Caro bollette. Pubblica illuminazione accesa in ritardo e spenta prima: la delibera al risparmio dei Comuni della provincia di Chieti

Una riunione ad Atessa (Ch), lo scorso 29 settembre, tra una cinquantina di sindaci della provincia di Chieti. Poi l'incontro col prefetto, Armando Forgione, ed ora decine di amministrazioni civiche della provincia di Chieti stanno approvando una stessa delibera, pensata e approntata insieme, volta a ridurre i consumi di energia e quindi il costo delle bollette per i Comuni. Meno ore di pubblica illuminazione e caloriferi al minimo: questi i provvedimenti in via di adozione. 

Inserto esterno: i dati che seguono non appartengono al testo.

<file path="src/inc/rtcctv_defines.svh">
// Offsets, field positions, reset values and timing counts of the RTC control and time block.
`ifndef RTCCTV_DEFINES_SVH
`define RTCCTV_DEFINES_SVH

// ==========================================================================
// Register map
`define RTCCTV_ADDR_W 8
`define RTCCTV_OFF_CTRL 8'h00
`define RTCCTV_OFF_TIME 8'h20

// ==========================================================================
// Control register fields
`define RTCCTV_CTRL_ON 15
`define RTCCTV_CTRL_WREN 3
`define RTCCTV_CTRL_RIPPLE 2
`define RTCCTV_CTRL_HALF 1
`define RTCCTV_CTRL_OE 0

// ==========================================================================
// Time value register fields
`define RTCCTV_HR_T_HI 29
`define RTCCTV_HR_T_LO 28
`define RTCCTV_HR_U_HI 27
`define RTCCTV_HR_U_LO 24
`define RTCCTV_MIN_T_HI 22
`define RTCCTV_MIN_T_LO 20
`define RTCCTV_MIN_U_HI 19
`define RTCCTV_MIN_U_LO 16
`define RTCCTV_SEC_T_HI 14
`define RTCCTV_SEC_T_LO 12
`define RTCCTV_SEC_U_HI 11
`define RTCCTV_SEC_U_LO 8

// ==========================================================================
// Reset values and timing
`define RTCCTV_CTRL_RESET 3'h0
`define RTCCTV_TIME_RESET 20'h00000
`define RTCCTV_CLK_PERIOD_NS 5
`define RTCCTV_HALF_SEC_MS 500
`define RTCCTV_HALF_SEC_CYCLES ((`RTCCTV_HALF_SEC_MS * 1000000) / `RTCCTV_CLK_PERIOD_NS)
`define RTCCTV_RIPPLE_CYCLES 32

`endif

</file>
<file path="src/inc/rtcctv_pkg.sv">
// Types shared by the RTC control and time block.
package rtcctv_pkg;

   typedef struct packed {
      logic on;
      logic wren;
      logic oe;
   } rtcctv_ctrl_t;

   typedef struct packed {
      logic [1:0] hrTens;
      logic [3:0] hrUnits;
      logic [2:0] minTens;
      logic [3:0] minUnits;
      logic [2:0] secTens;
      logic [3:0] secUnits;
   } rtcctv_time_t;

   typedef struct packed {
      logic write;
      logic [7:0] addr;
   } rtcctv_dph_t;

endpackage : rtcctv_pkg

</file>
<file path="src/hw/rtcctv_top.sv">
// RTC control register and time-of-day value register behind an AHB-Lite slave.
//
// Our own choices: the AHB-Lite register port and the register addresses.
`timescale 1ns/1ps
`include "rtcctv_defines.svh"

// Overview of operation
// - Time value writes land only while the value write enable bit is one.
// - The module on bit changes only while value write enable is one.
// - Value write enable sets only while the system unlock input is high.
// - Ripple status is one in the window before a seconds rollover.
// - Half second status is zero in first half, one in second half.
// - Half second status is read only and cleared by a seconds write.
// - Clock output enable bit drives the clock output pin enable.
// - Control register is cleared only by power-on reset.
// - Seconds sit in bits 15:8, tens 14:12, units 11:8, bit 15 zero.
// - All digits are BCD with tens limits two, five, five.
module rtcctv_top
   import rtcctv_pkg::*;
#(
   parameter int unsigned HALF_SEC_CYCLES = `RTCCTV_HALF_SEC_CYCLES,
   parameter int unsigned RIPPLE_CYCLES = `RTCCTV_RIPPLE_CYCLES
) (
   // Clock and power-on reset
   input wire logic clk,
   input wire logic nrst,
   // Other system reset, which leaves the control register alone
   input wire logic sysRstN,
   // System write-unlock state
   input wire logic sysUnlock,
   // AHB-Lite slave
   input wire logic hsel,
   input wire logic [31:0] haddr,
   input wire logic [1:0] htrans,
   input wire logic hwrite,
   input wire logic [2:0] hsize,
   input wire logic [31:0] hwdata,
   input wire logic hready,
   output logic hreadyout,
   output logic hresp,
   output logic [31:0] hrdata,
   // Clock output pin
   output logic rtcClkOut,
   output logic rtcClkOutEn
);

   // ==========================================================================
   // Parameter checks
   localparam int CW = (HALF_SEC_CYCLES > 2) ? $clog2(HALF_SEC_CYCLES) : 2;
   localparam logic [CW-1:0] CNT_END = CW'(HALF_SEC_CYCLES - 1);
   localparam logic [CW-1:0] RIPPLE_START = CW'(HALF_SEC_CYCLES - RIPPLE_CYCLES);

   // Field widths as the register map places them; the packed time type must match them.
   localparam int HR_T_W = `RTCCTV_HR_T_HI - `RTCCTV_HR_T_LO + 1;
   localparam int HR_U_W = `RTCCTV_HR_U_HI - `RTCCTV_HR_U_LO + 1;
   localparam int MIN_T_W = `RTCCTV_MIN_T_HI - `RTCCTV_MIN_T_LO + 1;
   localparam int MIN_U_W = `RTCCTV_MIN_U_HI - `RTCCTV_MIN_U_LO + 1;
   localparam int SEC_T_W = `RTCCTV_SEC_T_HI - `RTCCTV_SEC_T_LO + 1;
   localparam int SEC_U_W = `RTCCTV_SEC_U_HI - `RTCCTV_SEC_U_LO + 1;

   generate
      if (HALF_SEC_CYCLES < 2 || RIPPLE_CYCLES < 1 || RIPPLE_CYCLES >= HALF_SEC_CYCLES) begin : gBadParam
         $error("rtcctv_top: ripple window must be shorter than a half second");
      end
      // A field map that disagrees with the time type would drop or pad digits on reads and writes.
      if (HR_T_W != 2 || HR_U_W != 4 || MIN_T_W != 3 || MIN_U_W != 4) begin : gBadHourMinMap
         $error("rtcctv_top: hour and minute fields do not match the time type");
      end
      if (SEC_T_W != 3 || SEC_U_W != 4 || $bits(rtcctv_time_t) != 20) begin : gBadSecMap
         $error("rtcctv_top: second fields do not match the time type");
      end
      // Both registers must be distinct aligned words inside the decoded address byte.
      if (`RTCCTV_OFF_CTRL == `RTCCTV_OFF_TIME || (`RTCCTV_OFF_CTRL % 4) != 0 ||
          (`RTCCTV_OFF_TIME % 4) != 0) begin : gBadOffsets
         $error("rtcctv_top: register offsets must be distinct aligned words");
      end
      // The status bits must not share a position with the write enable or output enable bit, or with each other.
      if (`RTCCTV_CTRL_RIPPLE == `RTCCTV_CTRL_WREN || `RTCCTV_CTRL_RIPPLE == `RTCCTV_CTRL_OE ||
          `RTCCTV_CTRL_HALF == `RTCCTV_CTRL_WREN || `RTCCTV_CTRL_HALF == `RTCCTV_CTRL_OE ||
          `RTCCTV_CTRL_RIPPLE == `RTCCTV_CTRL_HALF) begin : gBadCtrlMap
         $error("rtcctv_top: control status bits overlap writable bits");
      end
   endgenerate

   // ==========================================================================
   // State
   rtcctv_ctrl_t ctrl;
   rtcctv_ctrl_t next_ctrl;
   rtcctv_time_t tod;
   rtcctv_time_t next_tod;
   rtcctv_time_t todInc;
   rtcctv_time_t todWr;
   rtcctv_dph_t dph;
   rtcctv_dph_t next_dph;
   logic [CW-1:0] cnt;
   logic [CW-1:0] next_cnt;
   logic half_second_status;
   logic next_half_second_status;
   logic next_ripple;

   // ==========================================================================
   // Bus decode
   // Only the low address byte is decoded, and hsize is ignored: every register is one whole word.
   // A write lands in its data phase, one cycle after the address phase that carried it.
   wire addrPhase = hsel & htrans[1] & hready;
   wire hitCtrl = (dph.addr == `RTCCTV_OFF_CTRL);
   wire hitTime = (dph.addr == `RTCCTV_OFF_TIME);
   wire wrCtrl = dph.write & hitCtrl;
   wire wrTime = dph.write & hitTime & ctrl.wren;
   wire secWrite = wrTime;
   wire [7:0] rdAddr = haddr[7:0];

   assign next_dph.write = addrPhase & hwrite;
   assign next_dph.addr = addrPhase ? haddr[7:0] : 8'h00;

   // ==========================================================================
   // Control register next value
   // Clearing value write enable always works; setting it needs the unlock or an already open lock.
   always_comb begin
      next_ctrl = ctrl;
      if (wrCtrl) begin
         next_ctrl.oe = hwdata[`RTCCTV_CTRL_OE];
         next_ctrl.wren = hwdata[`RTCCTV_CTRL_WREN] & (sysUnlock | ctrl.wren);
         if (ctrl.wren) begin
            next_ctrl.on = hwdata[`RTCCTV_CTRL_ON];
         end
      end
   end

   // ==========================================================================
   // Half-second timebase
   // The counter stands still while the module is off, so the time of day holds as well.
   // A time write restarts the second, which keeps the half-second status in step with it.
   wire ticking = ctrl.on;
   wire cntEnd = (cnt == CNT_END);
   wire secTick = ticking & cntEnd & half_second_status;

   always_comb begin
      next_cnt = cnt;
      next_half_second_status = half_second_status;
      if (secWrite) begin
         next_cnt = '0;
         next_half_second_status = 1'b0;
      end else if (ticking) begin
         if (cntEnd) begin
            next_cnt = '0;
            next_half_second_status = ~half_second_status;
         end else begin
            next_cnt = cnt + CW'(1);
         end
      end
   end

   // The ripple window covers the last cycles before the time registers roll, so a reader
   // that sees it knows a carry may land between two reads of the time register.
   wire inSecondHalf = next_half_second_status;
   wire inRippleTail = (next_cnt >= RIPPLE_START);
   assign next_ripple = ticking & ~secWrite & inSecondHalf & inRippleTail;

   // ==========================================================================
   // BCD increment of the time of day
   // Hours wrap from twenty-three to zero; every other digit carries at its own limit.
   wire secUCarry = (tod.secUnits == 4'h9);
   wire secTCarry = secUCarry & (tod.secTens == 3'h5);
   wire minUCarry = secTCarry & (tod.minUnits == 4'h9);
   wire minTCarry = minUCarry & (tod.minTens == 3'h5);
   wire dayWrap = minTCarry & (tod.hrTens == 2'h2) & (tod.hrUnits == 4'h3);
   wire hrUCarry = minTCarry & (tod.hrUnits == 4'h9);

   always_comb begin
      todInc = tod;
      todInc.secUnits = secUCarry ? 4'h0 : tod.secUnits + 4'h1;
      if (secUCarry) begin
         todInc.secTens = secTCarry ? 3'h0 : tod.secTens + 3'h1;
      end
      if (secTCarry) begin
         todInc.minUnits = minUCarry ? 4'h0 : tod.minUnits + 4'h1;
      end
      if (minUCarry) begin
         todInc.minTens = minTCarry ? 3'h0 : tod.minTens + 3'h1;
      end
      if (dayWrap) begin
         todInc.hrTens = 2'h0;
         todInc.hrUnits = 4'h0;
      end else if (hrUCarry) begin
         todInc.hrTens = tod.hrTens + 2'h1;
         todInc.hrUnits = 4'h0;
      end else if (minTCarry) begin
         todInc.hrUnits = tod.hrUnits + 4'h1;
      end
   end

   // ==========================================================================
   // Time register next value
   always_comb begin
      todWr.hrTens = hwdata[`RTCCTV_HR_T_HI:`RTCCTV_HR_T_LO];
      todWr.hrUnits = hwdata[`RTCCTV_HR_U_HI:`RTCCTV_HR_U_LO];
      todWr.minTens = hwdata[`RTCCTV_MIN_T_HI:`RTCCTV_MIN_T_LO];
      todWr.minUnits = hwdata[`RTCCTV_MIN_U_HI:`RTCCTV_MIN_U_LO];
      todWr.secTens = hwdata[`RTCCTV_SEC_T_HI:`RTCCTV_SEC_T_LO];
      todWr.secUnits = hwdata[`RTCCTV_SEC_U_HI:`RTCCTV_SEC_U_LO];
   end

   // A software write wins over a rollover in the same cycle.
   assign next_tod = wrTime ? todWr : (secTick ? todInc : tod);

   // ==========================================================================
   // Read data, taken from next values so a read right after a write sees it
   logic [31:0] ctrlWord;
   logic [31:0] timeWord;
   logic [31:0] rdWord;

   always_comb begin
      ctrlWord = 32'h00000000;
      ctrlWord[`RTCCTV_CTRL_ON] = next_ctrl.on;
      ctrlWord[`RTCCTV_CTRL_WREN] = next_ctrl.wren;
      ctrlWord[`RTCCTV_CTRL_RIPPLE] = next_ripple;
      ctrlWord[`RTCCTV_CTRL_HALF] = next_half_second_status;
      ctrlWord[`RTCCTV_CTRL_OE] = next_ctrl.oe;
   end

   always_comb begin
      timeWord = 32'h00000000;
      timeWord[`RTCCTV_HR_T_HI:`RTCCTV_HR_T_LO] = next_tod.hrTens;
      timeWord[`RTCCTV_HR_U_HI:`RTCCTV_HR_U_LO] = next_tod.hrUnits;
      timeWord[`RTCCTV_MIN_T_HI:`RTCCTV_MIN_T_LO] = next_tod.minTens;
      timeWord[`RTCCTV_MIN_U_HI:`RTCCTV_MIN_U_LO] = next_tod.minUnits;
      timeWord[`RTCCTV_SEC_T_HI:`RTCCTV_SEC_T_LO] = next_tod.secTens;
      timeWord[`RTCCTV_SEC_U_HI:`RTCCTV_SEC_U_LO] = next_tod.secUnits;
   end

   always_comb begin
      if (rdAddr == `RTCCTV_OFF_CTRL) begin
         rdWord = ctrlWord;
      end else if (rdAddr == `RTCCTV_OFF_TIME) begin
         rdWord = timeWord;
      end else begin
         rdWord = 32'h00000000;
      end
   end

   wire rdTake = addrPhase & ~hwrite;

   // ==========================================================================
   // Power-on reset domain: control register
   always_ff @(posedge clk) begin
      if (!nrst) begin
         ctrl <= `RTCCTV_CTRL_RESET;
      end else begin
         ctrl <= next_ctrl;
      end
   end

   // ==========================================================================
   // Power-on reset domain: timekeeping
   // The timebase and the time of day run on through the other system reset.
   always_ff @(posedge clk) begin
      if (!nrst) begin
         tod <= `RTCCTV_TIME_RESET;
         cnt <= '0;
         half_second_status <= 1'b0;
      end else begin
         tod <= next_tod;
         cnt <= next_cnt;
         half_second_status <= next_half_second_status;
      end
   end

   // ==========================================================================
   // Clock output pin
   // The pin carries the half-second status, a square wave with a period of one second.
   always_ff @(posedge clk) begin
      if (!nrst) begin
         rtcClkOut <= 1'b0;
         rtcClkOutEn <= 1'b0;
      end else begin
         rtcClkOut <= next_half_second_status;
         rtcClkOutEn <= next_ctrl.oe;
      end
   end

   // ==========================================================================
   // Bus pipeline, also cleared by the other system reset
   // The slave answers with zero wait states and an OKAY response.
   always_ff @(posedge clk) begin
      if (!nrst || !sysRstN) begin
         dph <= '0;
         hrdata <= 32'h00000000;
         hreadyout <= 1'b0;
         hresp <= 1'b0;
      end else begin
         dph <= next_dph;
         hreadyout <= 1'b1;
         hresp <= 1'b0;
         if (rdTake) begin
            hrdata <= rdWord;
         end
      end
   end

endmodule : rtcctv_top

</file>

"La crisi energetica - recita la delibera - impatta pesantemente sulla vita delle famiglie, delle imprese, delle attività commerciali e delle pubbliche amministrazioni: molte famiglie non sono in grado di pagare le bollette e rischiano di restare al freddo e al buio, alcune attività economiche hanno chiuso o rischiano di chiudere; i Comuni hanno difficoltà a chiudere in pareggio la gestione dei propri bilanci;  a fronte di un aumento di oltre l'87% del costo dell'illuminazione pubblica e del 110% del riscaldamento degli edifici comunali, i ristori governativi hanno finora coperto il 32% degli incrementi di spesa. Si è di fronte a un bivio in quanto o si usano le risorse ordinarie per far fronte al caro energia e si tagliano i servizi, oppure si continuano a erogare i servizi (per scuole, opere pubbliche, assistenza sociale, attività culturali) e non si paga l'aumento del costo energetico, con le inevitabili conseguenze. L’Anci (Associazione Nazionale Comuni d'Italia) ha chiesto il totale ristoro per le nostre municipalità, cosa, al momento, molto difficile, ma se anche il nuovo Governo dovesse accogliere questa richiesta, pensiamo che i Comuni debbano partecipare responsabilmente allo sforzo nazionale per il risparmio energetico per non trovarci in maggiori difficoltà nel futuro".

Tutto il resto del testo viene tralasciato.